TASK PROMPT – Please repeat exactly the lines below from the one containing "- Delay contributed" down to the one containing "- Hold WC Path Type: register to register", both included, and nothing else.
[MATERIAL PROVIDED Boundary: Start]
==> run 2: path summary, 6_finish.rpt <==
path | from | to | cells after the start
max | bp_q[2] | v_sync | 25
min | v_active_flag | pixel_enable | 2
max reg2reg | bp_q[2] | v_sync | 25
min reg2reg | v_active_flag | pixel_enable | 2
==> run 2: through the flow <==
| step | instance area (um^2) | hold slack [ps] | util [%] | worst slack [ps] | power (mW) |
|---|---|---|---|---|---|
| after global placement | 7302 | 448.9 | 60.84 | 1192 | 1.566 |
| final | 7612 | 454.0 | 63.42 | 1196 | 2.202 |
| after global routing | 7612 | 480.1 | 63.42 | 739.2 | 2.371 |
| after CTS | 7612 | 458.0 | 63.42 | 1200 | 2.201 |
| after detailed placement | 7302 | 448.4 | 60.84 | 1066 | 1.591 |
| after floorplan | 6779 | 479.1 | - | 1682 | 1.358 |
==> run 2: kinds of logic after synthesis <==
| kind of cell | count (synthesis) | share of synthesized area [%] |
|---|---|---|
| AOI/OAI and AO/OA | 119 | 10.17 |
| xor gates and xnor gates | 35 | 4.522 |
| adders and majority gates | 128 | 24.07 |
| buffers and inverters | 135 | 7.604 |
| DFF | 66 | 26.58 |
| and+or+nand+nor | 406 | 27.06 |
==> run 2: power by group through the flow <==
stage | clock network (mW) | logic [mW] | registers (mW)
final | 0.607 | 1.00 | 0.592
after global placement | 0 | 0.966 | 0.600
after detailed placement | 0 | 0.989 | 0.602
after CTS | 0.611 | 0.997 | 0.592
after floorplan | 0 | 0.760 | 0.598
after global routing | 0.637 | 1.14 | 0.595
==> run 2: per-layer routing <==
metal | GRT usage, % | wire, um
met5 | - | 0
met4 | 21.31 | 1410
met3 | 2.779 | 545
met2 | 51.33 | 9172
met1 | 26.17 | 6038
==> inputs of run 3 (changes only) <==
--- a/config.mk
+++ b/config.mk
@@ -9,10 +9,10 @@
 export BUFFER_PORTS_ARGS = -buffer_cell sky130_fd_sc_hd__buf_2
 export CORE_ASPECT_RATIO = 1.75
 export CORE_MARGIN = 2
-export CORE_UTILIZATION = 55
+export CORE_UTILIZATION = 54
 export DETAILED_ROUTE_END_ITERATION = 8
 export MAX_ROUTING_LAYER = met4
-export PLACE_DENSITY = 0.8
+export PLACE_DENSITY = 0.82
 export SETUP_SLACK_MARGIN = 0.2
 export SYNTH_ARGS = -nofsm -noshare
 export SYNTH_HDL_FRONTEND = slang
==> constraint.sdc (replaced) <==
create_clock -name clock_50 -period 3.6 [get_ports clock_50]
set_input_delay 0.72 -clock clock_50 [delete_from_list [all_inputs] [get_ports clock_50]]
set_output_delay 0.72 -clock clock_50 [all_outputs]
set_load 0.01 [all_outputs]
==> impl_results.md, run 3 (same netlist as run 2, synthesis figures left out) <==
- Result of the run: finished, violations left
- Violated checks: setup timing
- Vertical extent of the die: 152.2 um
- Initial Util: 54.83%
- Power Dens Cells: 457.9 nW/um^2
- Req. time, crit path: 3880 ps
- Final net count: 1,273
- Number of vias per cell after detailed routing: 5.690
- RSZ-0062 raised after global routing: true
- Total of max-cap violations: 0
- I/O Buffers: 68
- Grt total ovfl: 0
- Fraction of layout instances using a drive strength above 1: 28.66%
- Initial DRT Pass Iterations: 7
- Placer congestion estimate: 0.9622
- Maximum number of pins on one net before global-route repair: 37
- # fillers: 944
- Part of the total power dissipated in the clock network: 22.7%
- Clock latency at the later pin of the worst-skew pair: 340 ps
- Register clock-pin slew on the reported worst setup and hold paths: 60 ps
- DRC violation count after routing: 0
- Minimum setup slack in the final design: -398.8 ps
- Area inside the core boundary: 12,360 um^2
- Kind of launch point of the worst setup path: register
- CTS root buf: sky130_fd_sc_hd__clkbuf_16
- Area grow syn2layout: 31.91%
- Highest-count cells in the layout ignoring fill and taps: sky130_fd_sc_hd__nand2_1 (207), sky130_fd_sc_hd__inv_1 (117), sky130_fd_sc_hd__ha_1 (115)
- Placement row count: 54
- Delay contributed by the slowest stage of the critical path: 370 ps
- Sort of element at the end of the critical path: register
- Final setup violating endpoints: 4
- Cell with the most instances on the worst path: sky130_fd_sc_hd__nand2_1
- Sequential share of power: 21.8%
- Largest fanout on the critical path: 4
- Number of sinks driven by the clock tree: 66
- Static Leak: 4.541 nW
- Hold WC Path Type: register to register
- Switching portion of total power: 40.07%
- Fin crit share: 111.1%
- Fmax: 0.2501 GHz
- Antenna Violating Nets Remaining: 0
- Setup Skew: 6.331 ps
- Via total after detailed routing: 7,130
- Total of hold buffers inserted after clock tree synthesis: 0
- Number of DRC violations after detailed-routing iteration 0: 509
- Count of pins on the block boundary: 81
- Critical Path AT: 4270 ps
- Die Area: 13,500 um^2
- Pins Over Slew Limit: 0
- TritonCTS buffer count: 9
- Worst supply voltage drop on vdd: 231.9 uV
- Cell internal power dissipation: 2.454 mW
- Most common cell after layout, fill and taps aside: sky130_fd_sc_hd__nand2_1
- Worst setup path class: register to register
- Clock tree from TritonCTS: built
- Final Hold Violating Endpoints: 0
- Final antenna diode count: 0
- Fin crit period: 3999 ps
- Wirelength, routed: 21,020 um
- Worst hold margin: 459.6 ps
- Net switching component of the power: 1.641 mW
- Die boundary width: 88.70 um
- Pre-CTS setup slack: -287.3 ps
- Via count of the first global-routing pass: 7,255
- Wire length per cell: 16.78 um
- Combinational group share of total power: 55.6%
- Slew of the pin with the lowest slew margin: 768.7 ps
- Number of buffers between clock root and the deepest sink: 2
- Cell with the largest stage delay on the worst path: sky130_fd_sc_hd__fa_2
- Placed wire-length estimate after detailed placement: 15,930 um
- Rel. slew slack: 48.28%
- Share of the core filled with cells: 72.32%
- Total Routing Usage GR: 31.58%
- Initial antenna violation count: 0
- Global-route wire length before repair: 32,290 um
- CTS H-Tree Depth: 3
[MATERIAL PROVIDED Boundary: End]
[MATERIAL PROVIDED Boundary: Start]
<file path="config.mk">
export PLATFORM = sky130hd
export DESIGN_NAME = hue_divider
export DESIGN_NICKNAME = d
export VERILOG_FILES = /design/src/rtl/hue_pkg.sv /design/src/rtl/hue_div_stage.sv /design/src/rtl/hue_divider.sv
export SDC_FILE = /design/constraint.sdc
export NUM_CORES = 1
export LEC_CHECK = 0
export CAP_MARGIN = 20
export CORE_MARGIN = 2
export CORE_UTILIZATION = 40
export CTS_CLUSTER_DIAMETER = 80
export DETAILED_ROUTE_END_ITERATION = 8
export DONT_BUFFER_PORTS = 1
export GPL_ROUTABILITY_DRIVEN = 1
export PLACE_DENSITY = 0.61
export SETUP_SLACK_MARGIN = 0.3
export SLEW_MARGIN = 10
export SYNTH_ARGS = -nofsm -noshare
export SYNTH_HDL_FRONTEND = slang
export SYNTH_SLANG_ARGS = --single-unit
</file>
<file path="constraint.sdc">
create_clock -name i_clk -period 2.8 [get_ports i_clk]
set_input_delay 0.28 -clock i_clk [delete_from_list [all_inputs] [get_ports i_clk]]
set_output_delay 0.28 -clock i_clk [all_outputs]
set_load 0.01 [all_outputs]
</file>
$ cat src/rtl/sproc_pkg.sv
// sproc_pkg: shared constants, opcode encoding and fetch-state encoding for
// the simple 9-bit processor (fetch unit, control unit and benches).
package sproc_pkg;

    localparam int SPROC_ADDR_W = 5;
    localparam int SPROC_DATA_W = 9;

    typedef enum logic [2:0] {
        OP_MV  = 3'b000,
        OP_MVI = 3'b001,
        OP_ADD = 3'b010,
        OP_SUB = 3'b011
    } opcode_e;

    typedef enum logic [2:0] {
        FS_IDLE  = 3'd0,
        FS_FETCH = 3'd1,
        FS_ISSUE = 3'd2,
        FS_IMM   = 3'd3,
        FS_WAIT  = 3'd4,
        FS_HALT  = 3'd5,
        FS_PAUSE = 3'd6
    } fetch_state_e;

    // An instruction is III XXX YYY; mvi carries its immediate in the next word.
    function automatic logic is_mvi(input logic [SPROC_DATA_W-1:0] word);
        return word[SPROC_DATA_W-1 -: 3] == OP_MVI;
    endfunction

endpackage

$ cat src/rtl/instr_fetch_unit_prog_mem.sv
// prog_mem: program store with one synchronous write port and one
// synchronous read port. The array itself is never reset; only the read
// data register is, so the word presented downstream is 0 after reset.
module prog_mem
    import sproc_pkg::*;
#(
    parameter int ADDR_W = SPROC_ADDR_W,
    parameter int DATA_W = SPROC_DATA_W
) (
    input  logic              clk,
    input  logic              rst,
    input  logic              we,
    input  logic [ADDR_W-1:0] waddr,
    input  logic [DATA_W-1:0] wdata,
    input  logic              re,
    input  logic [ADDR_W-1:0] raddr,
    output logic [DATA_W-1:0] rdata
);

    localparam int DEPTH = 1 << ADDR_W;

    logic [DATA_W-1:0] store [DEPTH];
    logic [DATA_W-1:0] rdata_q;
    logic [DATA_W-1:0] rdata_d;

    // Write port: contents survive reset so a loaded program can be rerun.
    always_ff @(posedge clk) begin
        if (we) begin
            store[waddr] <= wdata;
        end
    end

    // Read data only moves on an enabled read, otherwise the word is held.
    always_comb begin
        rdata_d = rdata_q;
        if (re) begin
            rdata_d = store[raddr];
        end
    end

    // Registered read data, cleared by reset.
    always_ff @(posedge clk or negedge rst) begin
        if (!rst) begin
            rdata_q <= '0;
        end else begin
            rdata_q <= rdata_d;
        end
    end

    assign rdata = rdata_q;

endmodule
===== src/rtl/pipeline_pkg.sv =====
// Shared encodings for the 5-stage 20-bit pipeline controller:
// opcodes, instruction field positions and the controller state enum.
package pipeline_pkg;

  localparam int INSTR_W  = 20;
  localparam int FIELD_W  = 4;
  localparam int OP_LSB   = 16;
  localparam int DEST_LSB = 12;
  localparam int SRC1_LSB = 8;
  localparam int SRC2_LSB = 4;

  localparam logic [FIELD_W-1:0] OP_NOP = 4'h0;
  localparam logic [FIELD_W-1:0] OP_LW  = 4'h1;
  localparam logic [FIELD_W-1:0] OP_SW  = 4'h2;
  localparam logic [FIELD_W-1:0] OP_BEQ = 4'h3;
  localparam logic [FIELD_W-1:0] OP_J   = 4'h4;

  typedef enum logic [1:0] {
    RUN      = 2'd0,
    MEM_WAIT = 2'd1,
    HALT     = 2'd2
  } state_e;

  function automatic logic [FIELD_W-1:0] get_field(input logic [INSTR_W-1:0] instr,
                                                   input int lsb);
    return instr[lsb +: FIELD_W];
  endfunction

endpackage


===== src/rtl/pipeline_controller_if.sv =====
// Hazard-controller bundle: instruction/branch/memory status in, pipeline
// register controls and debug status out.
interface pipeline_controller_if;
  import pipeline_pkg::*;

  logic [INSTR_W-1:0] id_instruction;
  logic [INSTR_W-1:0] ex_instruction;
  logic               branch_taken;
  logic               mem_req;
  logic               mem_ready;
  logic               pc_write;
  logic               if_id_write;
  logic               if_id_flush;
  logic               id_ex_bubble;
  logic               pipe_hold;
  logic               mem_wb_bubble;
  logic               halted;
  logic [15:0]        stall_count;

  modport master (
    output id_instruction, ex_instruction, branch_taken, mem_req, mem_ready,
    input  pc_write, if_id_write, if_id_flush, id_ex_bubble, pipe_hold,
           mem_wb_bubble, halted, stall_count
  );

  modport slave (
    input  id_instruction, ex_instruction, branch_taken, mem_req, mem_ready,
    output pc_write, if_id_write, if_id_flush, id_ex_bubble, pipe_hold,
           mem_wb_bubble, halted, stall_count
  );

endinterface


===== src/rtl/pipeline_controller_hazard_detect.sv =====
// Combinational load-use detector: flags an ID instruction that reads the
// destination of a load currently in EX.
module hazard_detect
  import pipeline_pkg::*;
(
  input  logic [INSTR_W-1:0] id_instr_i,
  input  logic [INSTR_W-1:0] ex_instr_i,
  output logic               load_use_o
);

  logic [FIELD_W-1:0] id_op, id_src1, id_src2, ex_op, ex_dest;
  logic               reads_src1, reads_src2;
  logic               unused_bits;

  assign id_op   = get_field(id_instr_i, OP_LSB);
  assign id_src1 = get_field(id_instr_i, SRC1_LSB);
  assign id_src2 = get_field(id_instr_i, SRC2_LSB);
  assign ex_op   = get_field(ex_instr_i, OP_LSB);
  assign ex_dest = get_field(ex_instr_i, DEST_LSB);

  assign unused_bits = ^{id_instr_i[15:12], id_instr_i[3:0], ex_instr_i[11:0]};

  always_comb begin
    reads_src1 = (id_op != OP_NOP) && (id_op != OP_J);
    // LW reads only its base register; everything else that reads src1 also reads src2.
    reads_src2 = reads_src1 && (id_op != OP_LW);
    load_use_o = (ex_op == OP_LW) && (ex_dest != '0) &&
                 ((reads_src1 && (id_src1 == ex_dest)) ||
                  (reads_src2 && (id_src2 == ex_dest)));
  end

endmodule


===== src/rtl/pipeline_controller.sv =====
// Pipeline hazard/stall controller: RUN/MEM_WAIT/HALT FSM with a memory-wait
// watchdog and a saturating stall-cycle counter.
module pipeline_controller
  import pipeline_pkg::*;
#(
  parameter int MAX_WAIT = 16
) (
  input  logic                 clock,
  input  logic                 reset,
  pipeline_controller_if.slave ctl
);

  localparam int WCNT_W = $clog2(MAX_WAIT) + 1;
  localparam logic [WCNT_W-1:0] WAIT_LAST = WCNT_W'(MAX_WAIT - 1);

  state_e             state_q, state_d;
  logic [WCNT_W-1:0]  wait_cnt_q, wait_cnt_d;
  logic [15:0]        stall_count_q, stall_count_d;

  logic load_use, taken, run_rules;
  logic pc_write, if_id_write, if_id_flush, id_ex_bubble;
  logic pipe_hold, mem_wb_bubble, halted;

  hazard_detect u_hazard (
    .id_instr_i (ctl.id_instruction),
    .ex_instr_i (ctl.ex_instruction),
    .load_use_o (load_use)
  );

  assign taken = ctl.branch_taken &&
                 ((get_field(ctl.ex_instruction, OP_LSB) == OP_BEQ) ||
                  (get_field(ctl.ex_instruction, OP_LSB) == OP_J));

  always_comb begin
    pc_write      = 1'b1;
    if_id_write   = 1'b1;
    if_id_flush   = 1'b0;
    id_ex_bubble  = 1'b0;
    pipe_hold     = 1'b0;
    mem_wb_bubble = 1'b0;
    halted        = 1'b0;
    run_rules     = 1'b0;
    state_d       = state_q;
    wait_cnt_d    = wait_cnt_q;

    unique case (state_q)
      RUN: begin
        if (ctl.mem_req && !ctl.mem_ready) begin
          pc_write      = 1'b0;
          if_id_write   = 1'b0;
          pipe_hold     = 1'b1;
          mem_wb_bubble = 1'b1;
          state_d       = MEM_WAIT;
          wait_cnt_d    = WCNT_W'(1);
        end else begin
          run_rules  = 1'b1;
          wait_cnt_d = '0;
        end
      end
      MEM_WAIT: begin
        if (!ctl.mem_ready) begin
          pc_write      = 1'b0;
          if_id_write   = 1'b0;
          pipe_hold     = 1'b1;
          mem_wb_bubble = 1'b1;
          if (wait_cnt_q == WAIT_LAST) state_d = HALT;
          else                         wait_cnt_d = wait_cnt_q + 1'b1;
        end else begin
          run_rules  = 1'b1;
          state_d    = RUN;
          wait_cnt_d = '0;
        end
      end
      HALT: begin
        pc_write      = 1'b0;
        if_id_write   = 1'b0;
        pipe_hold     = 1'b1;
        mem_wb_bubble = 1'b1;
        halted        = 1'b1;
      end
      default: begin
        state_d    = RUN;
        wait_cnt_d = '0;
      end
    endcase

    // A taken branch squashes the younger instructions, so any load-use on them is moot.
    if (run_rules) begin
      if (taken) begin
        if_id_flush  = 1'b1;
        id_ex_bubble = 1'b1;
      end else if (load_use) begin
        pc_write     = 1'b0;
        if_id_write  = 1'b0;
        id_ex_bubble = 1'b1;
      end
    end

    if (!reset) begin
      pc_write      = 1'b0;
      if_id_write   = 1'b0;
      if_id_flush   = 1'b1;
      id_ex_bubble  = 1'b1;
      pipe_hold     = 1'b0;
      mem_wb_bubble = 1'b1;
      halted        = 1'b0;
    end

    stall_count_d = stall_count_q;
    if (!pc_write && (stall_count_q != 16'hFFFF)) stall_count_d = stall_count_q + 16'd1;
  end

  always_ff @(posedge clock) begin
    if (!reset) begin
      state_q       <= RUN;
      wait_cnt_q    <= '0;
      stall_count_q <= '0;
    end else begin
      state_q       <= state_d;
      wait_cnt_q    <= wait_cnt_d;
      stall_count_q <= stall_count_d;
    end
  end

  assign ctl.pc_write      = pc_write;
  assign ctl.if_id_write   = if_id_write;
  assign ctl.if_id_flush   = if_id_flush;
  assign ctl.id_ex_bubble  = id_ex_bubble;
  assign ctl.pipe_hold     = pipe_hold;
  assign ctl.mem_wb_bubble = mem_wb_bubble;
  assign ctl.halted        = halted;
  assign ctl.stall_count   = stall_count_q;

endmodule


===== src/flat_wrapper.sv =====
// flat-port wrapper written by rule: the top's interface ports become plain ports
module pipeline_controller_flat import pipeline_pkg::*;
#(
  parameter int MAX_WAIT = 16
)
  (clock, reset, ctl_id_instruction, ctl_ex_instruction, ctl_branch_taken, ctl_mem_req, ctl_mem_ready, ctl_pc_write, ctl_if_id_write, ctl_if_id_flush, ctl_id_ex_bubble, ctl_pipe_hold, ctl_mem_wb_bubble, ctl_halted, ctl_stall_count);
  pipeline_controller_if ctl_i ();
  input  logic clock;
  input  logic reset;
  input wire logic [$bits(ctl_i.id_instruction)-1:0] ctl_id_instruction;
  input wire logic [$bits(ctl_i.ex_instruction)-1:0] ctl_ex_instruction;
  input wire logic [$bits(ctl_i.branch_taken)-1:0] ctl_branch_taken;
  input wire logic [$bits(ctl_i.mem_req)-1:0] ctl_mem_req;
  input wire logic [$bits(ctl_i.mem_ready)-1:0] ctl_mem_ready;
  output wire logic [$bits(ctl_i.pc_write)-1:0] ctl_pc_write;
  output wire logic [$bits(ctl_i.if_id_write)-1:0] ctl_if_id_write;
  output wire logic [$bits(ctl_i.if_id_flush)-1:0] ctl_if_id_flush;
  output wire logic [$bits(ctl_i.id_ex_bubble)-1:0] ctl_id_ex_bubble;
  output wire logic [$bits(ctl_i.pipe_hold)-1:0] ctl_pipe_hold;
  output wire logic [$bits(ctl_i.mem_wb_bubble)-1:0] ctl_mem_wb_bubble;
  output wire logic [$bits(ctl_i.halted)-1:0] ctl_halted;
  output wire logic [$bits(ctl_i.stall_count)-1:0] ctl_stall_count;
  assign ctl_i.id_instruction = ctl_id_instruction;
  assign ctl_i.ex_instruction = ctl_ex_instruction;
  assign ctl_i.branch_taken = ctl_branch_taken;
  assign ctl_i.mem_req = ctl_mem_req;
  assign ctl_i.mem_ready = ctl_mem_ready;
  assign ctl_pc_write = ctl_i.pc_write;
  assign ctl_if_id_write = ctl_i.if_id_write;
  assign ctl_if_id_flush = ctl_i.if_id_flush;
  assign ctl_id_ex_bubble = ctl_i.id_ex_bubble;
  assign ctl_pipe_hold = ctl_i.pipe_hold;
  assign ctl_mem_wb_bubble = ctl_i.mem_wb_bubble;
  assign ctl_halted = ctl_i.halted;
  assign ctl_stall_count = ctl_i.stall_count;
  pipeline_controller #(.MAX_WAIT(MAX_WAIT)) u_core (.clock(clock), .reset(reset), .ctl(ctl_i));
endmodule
[MATERIAL PROVIDED Boundary: End]
[MATERIAL PROVIDED Boundary: Start]
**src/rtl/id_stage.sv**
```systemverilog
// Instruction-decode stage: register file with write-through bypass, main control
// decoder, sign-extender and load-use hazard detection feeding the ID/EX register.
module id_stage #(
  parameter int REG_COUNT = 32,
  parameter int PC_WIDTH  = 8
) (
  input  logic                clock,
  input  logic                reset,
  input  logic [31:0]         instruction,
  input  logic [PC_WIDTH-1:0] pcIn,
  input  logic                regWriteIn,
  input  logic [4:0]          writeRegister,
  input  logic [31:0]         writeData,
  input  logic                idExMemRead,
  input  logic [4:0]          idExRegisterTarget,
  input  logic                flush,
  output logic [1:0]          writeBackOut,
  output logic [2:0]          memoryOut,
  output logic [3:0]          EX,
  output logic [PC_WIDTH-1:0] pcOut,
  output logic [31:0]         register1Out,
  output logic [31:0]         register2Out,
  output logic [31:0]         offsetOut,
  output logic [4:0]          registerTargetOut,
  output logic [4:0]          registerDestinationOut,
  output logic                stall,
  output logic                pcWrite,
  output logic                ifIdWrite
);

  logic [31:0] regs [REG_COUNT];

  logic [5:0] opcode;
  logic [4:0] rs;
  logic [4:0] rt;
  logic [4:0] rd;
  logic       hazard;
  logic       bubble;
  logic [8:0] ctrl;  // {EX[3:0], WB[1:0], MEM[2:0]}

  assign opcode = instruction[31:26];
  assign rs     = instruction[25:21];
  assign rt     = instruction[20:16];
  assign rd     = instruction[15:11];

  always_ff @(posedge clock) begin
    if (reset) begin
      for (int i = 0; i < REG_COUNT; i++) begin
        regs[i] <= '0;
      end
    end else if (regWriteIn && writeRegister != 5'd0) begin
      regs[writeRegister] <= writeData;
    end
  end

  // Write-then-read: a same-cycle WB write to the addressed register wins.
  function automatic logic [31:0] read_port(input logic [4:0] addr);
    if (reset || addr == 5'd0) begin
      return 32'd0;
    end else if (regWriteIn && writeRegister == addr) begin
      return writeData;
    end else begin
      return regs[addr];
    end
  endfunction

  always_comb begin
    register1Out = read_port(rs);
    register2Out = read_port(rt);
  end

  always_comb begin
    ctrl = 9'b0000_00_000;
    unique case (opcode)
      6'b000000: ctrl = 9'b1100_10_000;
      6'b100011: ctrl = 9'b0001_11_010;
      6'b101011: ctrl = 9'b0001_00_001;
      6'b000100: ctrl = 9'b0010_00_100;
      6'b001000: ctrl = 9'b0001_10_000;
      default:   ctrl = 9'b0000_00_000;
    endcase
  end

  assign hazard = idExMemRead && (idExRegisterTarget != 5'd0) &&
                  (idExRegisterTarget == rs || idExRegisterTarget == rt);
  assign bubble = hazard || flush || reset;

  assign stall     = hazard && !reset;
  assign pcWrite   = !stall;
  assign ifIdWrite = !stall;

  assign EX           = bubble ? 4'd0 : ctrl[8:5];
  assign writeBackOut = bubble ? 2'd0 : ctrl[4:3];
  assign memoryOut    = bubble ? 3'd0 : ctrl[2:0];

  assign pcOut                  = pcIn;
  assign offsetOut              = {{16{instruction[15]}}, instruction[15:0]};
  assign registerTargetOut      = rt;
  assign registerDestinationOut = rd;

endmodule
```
[MATERIAL PROVIDED Boundary: End]
RESPONSE AREA –
- Delay contributed by the slowest stage of the critical path: 370 ps
- Sort of element at the end of the critical path: register
- Final setup violating endpoints: 4
- Cell with the most instances on the worst path: sky130_fd_sc_hd__nand2_1
- Sequential share of power: 21.8%
- Largest fanout on the critical path: 4
- Number of sinks driven by the clock tree: 66
- Static Leak: 4.541 nW
- Hold WC Path Type: register to register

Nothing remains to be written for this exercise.